In JavaScript, two objects are considered equal only if they are the same object, not just if they have the same properties and values. This is because, in JavaScript, objects are assigned and compared by reference, not by value. This means that when you compare two objects, you are actually comparing the references to those objects, not the objects themselves. If the two objects have the same properties and values but are not the same object, the comparison will return false.
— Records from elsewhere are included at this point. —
## config.mk

```make
export PLATFORM = sky130hd
export DESIGN_NAME = xaddrgen_seq
export DESIGN_NICKNAME = d
export VERILOG_FILES = /design/src/rtl/xaddrgen_seq.sv
export SDC_FILE = /design/constraint.sdc
export NUM_CORES = 1
export LEC_CHECK = 0
export ABC_AREA = 1
export CELL_PAD_IN_SITES_DETAIL_PLACEMENT = 0
export CELL_PAD_IN_SITES_GLOBAL_PLACEMENT = 2
export CORE_MARGIN = 3
export CORE_UTILIZATION = 39
export CTS_CLUSTER_DIAMETER = 80
export DETAILED_ROUTE_END_ITERATION = 10
export PLACE_DENSITY = 0.78
export SLEW_MARGIN = 20
export SYNTH_ARGS = -nofsm -noshare
export SYNTH_HDL_FRONTEND = slang
export SYNTH_SLANG_ARGS = --single-unit
```

## constraint.sdc

```tcl
create_clock -name clk_i -period 10 [get_ports clk_i]
set_input_delay 1.5 -clock clk_i [delete_from_list [all_inputs] [get_ports clk_i]]
set_output_delay 1.5 -clock clk_i [all_outputs]
set_load 0.01 [all_outputs]
```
Here is an example of how objects are compared by reference in JavaScript:

// Create two objects with the same properties and values
let obj1 = { name: "John", age: 25 };
let obj2 = { name: "John", age: 25 };
// Compare the two objects
console.log(obj1 == obj2); // returns false
console.log(obj1 === obj2); // returns false

As you can see in the code above, even though obj1 and obj2 have the same properties and values, the comparison returns false. This is because the objects are not the same object, they are just two separate objects with the same properties and values.

In order for the comparison to return true, the objects must be the same object, like this:

// Create an object
let obj = { name: "John", age: 25 };
// Create a reference to the object
let objRef = obj;
// Compare the object and its reference
console.log(obj == objRef); // returns true
console.log(obj === objRef); // returns true

In the code above, obj and objRef are the same object, so the comparison returns true. This is because objRef is a reference to the obj object, so the comparison is actually comparing the same object.

To compare the properties and values of two objects in JavaScript, you can use the Object.keys() method to get the properties of each object, and then compare the values of those properties. Here is an example:

// Create two objects with the same properties and values
let obj1 = { name: "John", age: 25 };
let obj2 = { name: "John", age: 25 };
// Get the properties of each object
let obj1Props = Object.keys(obj1);
let obj2Props = Object.keys(obj2);
// Compare the number of properties
if (obj1Props.length != obj2Props.length) {
console.log("The objects have a different number of properties");
} else {
// Compare the values of each property
let allPropsAreEqual = true;
for (let i = 0; i < obj1Props.length; i++) {
let propName = obj1Props[i];
if (obj1[propName] !== obj2[propName]) {
allPropsAreEqual = false;
break;
}
}
if (allPropsAreEqual) {
console.log("The objects have the same properties and values");
} else {
console.log("The objects have the same properties but different values");
}
}

In the code above, the Object.keys() method is used to get the properties of each object, and then the values of those properties are compared to determine if the objects are equal.